--- Exercise directions ---
Work through the records that follow and return each line containing the word "constant".

--- The input ---
--- config.mk ---
export PLATFORM = sky130hd
export DESIGN_NAME = programCounter
export DESIGN_NICKNAME = d
export VERILOG_FILES = /design/src/design/cpuPkg.sv /design/src/design/programCounter.sv
export VERILOG_INCLUDE_DIRS = /design/src /design/src/design
export SDC_FILE = /design/constraint.sdc
export NUM_CORES = 1
export LEC_CHECK = 0
export BUFFER_PORTS_ARGS = -buffer_cell sky130_fd_sc_hd__buf_2
export CORE_MARGIN = 3
export CORE_UTILIZATION = 47
export DETAILED_ROUTE_END_ITERATION = 10
export GPL_ROUTABILITY_DRIVEN = 0
export PLACE_DENSITY = 0.88
export SLEW_MARGIN = 0
export SYNTH_ARGS = -nofsm -noshare
export SYNTH_HDL_FRONTEND = slang
export SYNTH_SLANG_ARGS = --single-unit
--- constraint.sdc ---
create_clock -name CLOCK -period 4.44 [get_ports CLOCK]
set_clock_uncertainty 0.15 [all_clocks]
set_input_delay 0.222 -clock CLOCK [delete_from_list [all_inputs] [get_ports CLOCK]]
set_output_delay 0.222 -clock CLOCK [all_outputs]
set_load 0.05 [all_outputs]
--- src/design/cpu_params.svh ---
`ifndef CPU_PARAMS_SVH
`define CPU_PARAMS_SVH

// Data path and instruction width
`define WORD_W 16

// Unified program and data memory
`define MEM_DEPTH 256
`define ADDR_W 8

// General purpose registers
`define REG_COUNT 8
`define REG_ADDR_W 3

// Cycles per instruction, fetch through writeback
`define PHASE_COUNT 5

`endif

--- src/design/cpuPkg.sv ---
`include "cpu_params.svh"

package cpuPkg;

   typedef enum logic [2:0] {
      PH_IDLE,
      PH_FETCH,
      PH_DECODE,
      PH_EXEC,
      PH_MEM,
      PH_WB
   } phase_t;

   // Values follow the compute opcode field, HLT goes through the halt bit
   typedef enum logic [3:0] {
      OP_ADD  = 4'b0000,
      OP_SUB  = 4'b0001,
      OP_AND  = 4'b0010,
      OP_OR   = 4'b0011,
      OP_XOR  = 4'b0100,
      OP_CMP  = 4'b0101,
      OP_MOV  = 4'b0110,
      OP_SLL  = 4'b1000,
      OP_SLR  = 4'b1001, // Rotate left
      OP_SRL  = 4'b1010,
      OP_SRA  = 4'b1011,
      OP_IN   = 4'b1100,
      OP_OUT  = 4'b1101,
      OP_NONE = 4'b1111  // Not a compute op, ALU adds a and b
   } aluOp_t;

   typedef enum logic [2:0] {
      BR_NONE,
      BR_ALWAYS,
      BR_EQ,
      BR_LT,
      BR_LE,
      BR_NE
   } branch_t;

   typedef struct packed {
      logic s;
      logic z;
      logic c;
      logic v;
   } flags_t;

   typedef struct packed {
      logic regWrite;
      logic memWrite;
      logic outStrobe;
      logic halt;
      logic aSel;     // A operand from register, else zero for LI
      logic bSel;     // B operand from immediate, else register
      logic inputSel; // inData into the register file
      logic addrSel;  // Data address from the ALU
      logic loadSel;  // Memory data into the register file
      aluOp_t aluOp;
      branch_t branch;
      logic [`REG_ADDR_W-1:0] srcReg;
      logic [`REG_ADDR_W-1:0] dstReg;
      logic [`WORD_W-1:0] imm;
   } ctrlWord_t;

   typedef struct packed {
      logic we;
      logic [`ADDR_W-1:0] addr;
      logic [`WORD_W-1:0] data;
   } loadPort_t;

endpackage

--- src/design/programCounter.sv ---
`timescale 1ns/1ps
`include "cpu_params.svh"

module programCounter (
   input  logic CLOCK,
   input  logic rstN,
   input  cpuPkg::phase_t phase,
   input  logic startPulse,
   input  cpuPkg::branch_t branch,
   input  logic [`WORD_W-1:0] imm,
   input  cpuPkg::flags_t flags,
   output logic [`ADDR_W-1:0] pc
);

   logic taken;

   // Condition from the flags left by the last compute op
   always_comb begin
      case (branch)
         cpuPkg::BR_ALWAYS: taken = 1'b1;
         cpuPkg::BR_EQ:     taken = flags.z;
         cpuPkg::BR_LT:     taken = flags.s ^ flags.v;
         cpuPkg::BR_LE:     taken = flags.z | (flags.s ^ flags.v);
         cpuPkg::BR_NE:     taken = !flags.z;
         default:           taken = 1'b0;
      endcase
   end

   always_ff @(posedge CLOCK) begin
      if (!rstN || startPulse)
         pc <= '0;
      else if (phase == cpuPkg::PH_WB) begin
         if (taken)
            pc <= pc + `ADDR_W'd1 + imm[`ADDR_W-1:0]; // Wraps within memory
         else
            pc <= pc + `ADDR_W'd1;
      end
   end

endmodule

# Word-level counts from Yosys, hierarchy flattened
# Index checks and enable logic that the tools add are counted.
# totals
reg_bits	8
in_bits	29
out_inout_bits	8
word_cells	16
# classes
n_addsub	2
n_eq_ne	6
muxes	2
bitwise_logic	2
reduce_logical	3
# op_table
op	n
3-bit equality test (second input constant)	3
8-bit by 1-bit adder with 8-bit output (second input constant)	1
8-bit adder	1
8-bit 2-to-1 mux	1
3-bit by 2-bit equality test with 1-bit output (second input constant)	2
1-bit case mux with 5 select lines	1
3-bit by 1-bit equality test with 1-bit output (second input constant)	1
1-bit zero test	2
1-bit logical OR	1
1-bit OR	1
1-bit XOR	1

# Longest topological paths before layout
# depth
word_depth	4
depth_mapped	10

# Worst setup path before layout
# Ideal clock, no wire load.
# synth_path
kind	reg-to-reg
from	register pc[0]
to	register pc[7]
setup_time_ns	0.123
t_arrival_ns	3.197
t_required_ns	4.167
slack_ns	0.969
path_stages_with_launch	11
path_buffers	0
cell_sequence	dfxtp_1 -> ha_1 -> and3_1 -> xnor2_1 -> ha_1 -> and2_4 -> a221o_1 -> or4_1 -> nand4_1 -> mux2i_1 -> mux2_1
# synth_via
elab_chain_cells	3
# synth_rtl
item	line	source
from (decl)	programCounter.sv:12	output logic [`ADDR_W-1:0] pc
from (signal assigned)	programCounter.sv:34	pc <= pc + `ADDR_W'd1 + imm[`ADDR_W-1:0];
from (signal assigned)	programCounter.sv:36	pc <= pc + `ADDR_W'd1;
8-bit by 1-bit adder with 8-bit output (*)	programCounter.sv:34, programCounter.sv:36	
8-bit adder	programCounter.sv:34	
8-bit 2-to-1 mux (*)	programCounter.sv:33	if (taken)
# Mark *: on every way between the ends. The rest lies on a longest branch, timed or not.
# A chain may end at the register's enable or synchronous reset.

# Worst setup path in the final report
# Ends and elaborated chain as after synthesis.

==> flow_metrics.tcl <==
set metrics [dict create \
    fmax_mhz 297.5 \
    fin_setup_tns_ns 0 \
    reg2reg_to "pc[7]$_SDFFE_PP0N_" \
    die_y_um 48.77 \
    dp_hpwl_um 1785 \
    drive_gt1_share_pct 23.88 \
    slowest_stage "or4_1" \
    routedWlPerCell_um 14.33 \
    powerDensity_nw_per_um2 188.5 \
    rows 14 \
    cts_setup_buffers 0 \
    core_area_um2 1612 \
    fin_area_um2 1032 \
    antenna_found_initial 0 \
    dr.max_layer_used "met4" \
    n_antenna_cell 0 \
    drt-pass1-iter-count 4 \
    slew_viol_final 0 \
    io_pins 37 \
    path_buf_inv 0 \
    final_hold_viol_count 0 \
    arrival_ns 3.35 \
    wl_met1_um 879 \
    placed_area_um2 1010 \
    grt.total_usage_pct 19.70 \
    vias_per_cell 6.006 \
    totalWireLength_um 2264 \
    maxCapViolCount 0 \
    status "complete, no violations" \
    syn_area_um2 859.6 \
    cts_buffers 3 \
    htreeDepth 1 \
    synth-main-ff-cell "dfxtp_1" \
    path_cells "ha_1 > and3_1 > xnor2_1 > ha_1 > and2_4 > a221o_1 > or4_1 > nand4_1 > mux2i_1 > mux2_1" \
    worstSkewPairLatency_ns 0.26 \
    detail-route-antenna-nets 0 \
    top_register "pc" \
    required_ns 4.43 \
    reg2reg_from "pc[0]$_SDFFE_PP0N_" \
    grt_setup_unrepaired "no" \
    hp-start "rstN" \
    io_buffers 27 \
    critPathMostFrequentCell "ha_1" \
    synthArstFlopShare_pct 0 \
    cts_tree "done" \
    ff2ff_path_depth 10 \
    reg.largest.list "pc (8)" \
    avgSynthCellArea_um2 7.959 \
    synthCells 108 \
    cts-root-buf "clkbuf_4" \
    fin_ws_ns 1.079 \
    drt-initial-drc-count 38 \
    synth_seq_cells 8 \
    area.growth.synth_to_final_pct 20.09 \
    yosysTopAreaCell "dfxtp_1" \
    syn_nets 147 \
    p_total_mw 0.1946 \
    rrSetupSlack_ns 1.08 \
    largest_reg_flops 8 \
    hold_slack_ns 0.2735 \
    ys_types 35 \
    fin_crit_ns 3.361 \
    synth_common_cells "ha_1 (9), nand2_1 (9), dfxtp_1 (8), o21ai_0 (8)" \
    dp_slack_ns 1.079 \
    fillers 158 \
    cts.sinks 8 \
    initial_core_util_pct 53.34 \
    hold_path_end "pc[2]$_SDFFE_PP0N_" \
    power.leakage_nw 0.5423 \
    routed-wl-met3_um 162 \
    worst_slew_pin_slew_ns 0.4957 \
    crit_path_start_kind "register" \
    hold_path_class "input port to register" \
    clk_pin_slew_ns 0.06 \
    relSlewSlack_pct 66.95 \
    grt_overflow 0 \
    irDropWorstVdd_mv 0.1516 \
    hold_depth 3 \
    synth-seq-area-share_pct 18.63 \
    synth_edf_count 0 \
    grt_first_pass_wirelength_um 3760 \
    met2WireLength_um 1199 \
    cts-resized-gates 0 \
    grt_pass1_vias 911 \
    crit_path_max_fanout 5 \
    ys_warn_count 0 \
    endpoint_kind "register" \
    final-setup-viol-count 0 \
    clk_path_buf_depth 2 \
    cts_hold_buf 0 \
    die_w_um 48.77 \
    crit_family "simple AND/OR/NAND/NOR gates" \
    crit_path_max_incr_delay_ns 0.52 \
    synthTopCellsByArea "dfxtp_1 (19%), ha_1 (13%), xor2_1 (5.1%)" \
    die-area_um2 2378 \
    dr_total_vias 949 \
    worst-setup-path-type "register to register" \
    synth_top_area_share_pct 18.63 \
    fin_nets 175 \
    fin_crit_sh_pct 75.71 \
    grt_max_degree 17 \
    drc_errors 0 \
]
==> report_power, final <==
group / leakage (nW) / switching [mW] / internal, mW
Combinational: 0.464 / 0.0355 / 0.0264
Sequential: 0.0646 / 0.00144 / 0.0729
Clock: 0.0138 / 0.0272 / 0.0311
Total: 0.542 / 0.0642 / 0.130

--- Completed exercise ---
3-bit equality test (second input constant)	3
8-bit by 1-bit adder with 8-bit output (second input constant)	1
3-bit by 2-bit equality test with 1-bit output (second input constant)	2
3-bit by 1-bit equality test with 1-bit output (second input constant)	1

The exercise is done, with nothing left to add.